Ever since David Byrne’s American Utopia tour came by a couple of years ago, I’ve looked to the former Talking Heads frontman as a model of charm and civility. Lord knows there are plenty of examples of men becoming grumpy, stubborn and cranky as they age. But as “Slippery People” reverberated around the Motorpoint Arena in Cardiff, and Byrne cavorted with his grey-suited, bare-footed, wireless marching band, I saw a useful counter-example.
Here was someone who had reconciled his contradictions; who had found a way to be intellectual but silly, provocative but generous, urbane but cosmic. It doesn’t matter how old you are, I remember thinking, as long as you remain relevant, engaged and open. Most of us could find comfort in that as we age — even if we somehow never got round to making “Fear of Music” in our twenties.

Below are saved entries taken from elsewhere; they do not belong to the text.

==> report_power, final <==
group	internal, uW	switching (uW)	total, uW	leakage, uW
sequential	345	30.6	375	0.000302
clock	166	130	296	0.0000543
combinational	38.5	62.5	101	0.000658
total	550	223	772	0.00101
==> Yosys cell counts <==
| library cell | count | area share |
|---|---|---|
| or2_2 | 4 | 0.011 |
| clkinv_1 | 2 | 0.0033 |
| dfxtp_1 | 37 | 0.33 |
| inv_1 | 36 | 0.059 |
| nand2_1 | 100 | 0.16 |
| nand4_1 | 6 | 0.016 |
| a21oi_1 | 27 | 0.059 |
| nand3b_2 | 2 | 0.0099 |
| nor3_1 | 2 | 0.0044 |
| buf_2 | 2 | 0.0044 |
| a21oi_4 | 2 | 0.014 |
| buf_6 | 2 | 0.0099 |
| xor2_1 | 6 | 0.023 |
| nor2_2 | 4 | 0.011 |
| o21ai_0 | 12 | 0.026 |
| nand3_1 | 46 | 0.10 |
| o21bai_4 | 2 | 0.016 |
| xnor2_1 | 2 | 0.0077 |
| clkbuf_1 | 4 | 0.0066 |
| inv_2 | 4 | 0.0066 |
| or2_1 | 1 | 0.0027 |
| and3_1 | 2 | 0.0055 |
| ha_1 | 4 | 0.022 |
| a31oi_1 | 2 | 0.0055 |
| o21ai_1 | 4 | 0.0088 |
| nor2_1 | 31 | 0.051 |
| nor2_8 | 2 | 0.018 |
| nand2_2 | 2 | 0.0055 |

It was a teeny bit jarring, then, to find Talking Heads drummer and co-founder Chris Frantz painting his bandmate of 15 years as an unreconstructed autocrat, a monster, a Machiavellian manipulator. “It’s like he can’t help himself,” Frantz said in an interview last week. Byrne’s brain, he complained, “is wired in such a way that he doesn’t know where he ends and other people begin. He can’t imagine that anyone else would be important.”
Byrne was always seen as difficult in Talking Heads heyday (1977-1991) but Frantz insists that the more genial figure of recent years is an artful construct. “It’s true that his public image has changed,” he said: “But friends of mine assure me that he hasn’t. I think he probably just decided that he could catch more bees with honey.”
The charge sheet is laid out in amusingly petty detail in Frantz’s memoir, Remain in Love — the title referring to Frantz’s long marriage to the Talking Heads bassist Tina Weymouth, rather than any affection towards the band’s frontman. At a student group art show, Byrne moved all of his paintings to the front, reducing everyone else to supporting players. He mocked Frantz for his wealthy parents but turned out to come from a pretty comfortable background himself. He repeatedly neglected to credit his bandmates for bits of song that they wrote. He was bitter and dismissive about Weymouth and Frantz’s side-project Tom Tom Club (“Well, that’s merely commercial music…”).
Why didn’t they play Live Aid? “Oh, that’s right. By 1984, David had decided that Talking Heads, one of the world’s great touring bands, should stop performing live.” And so on. One reviewer has likened Frantz’s book to a photo album “in which someone has cut all the heads off an estranged lover”.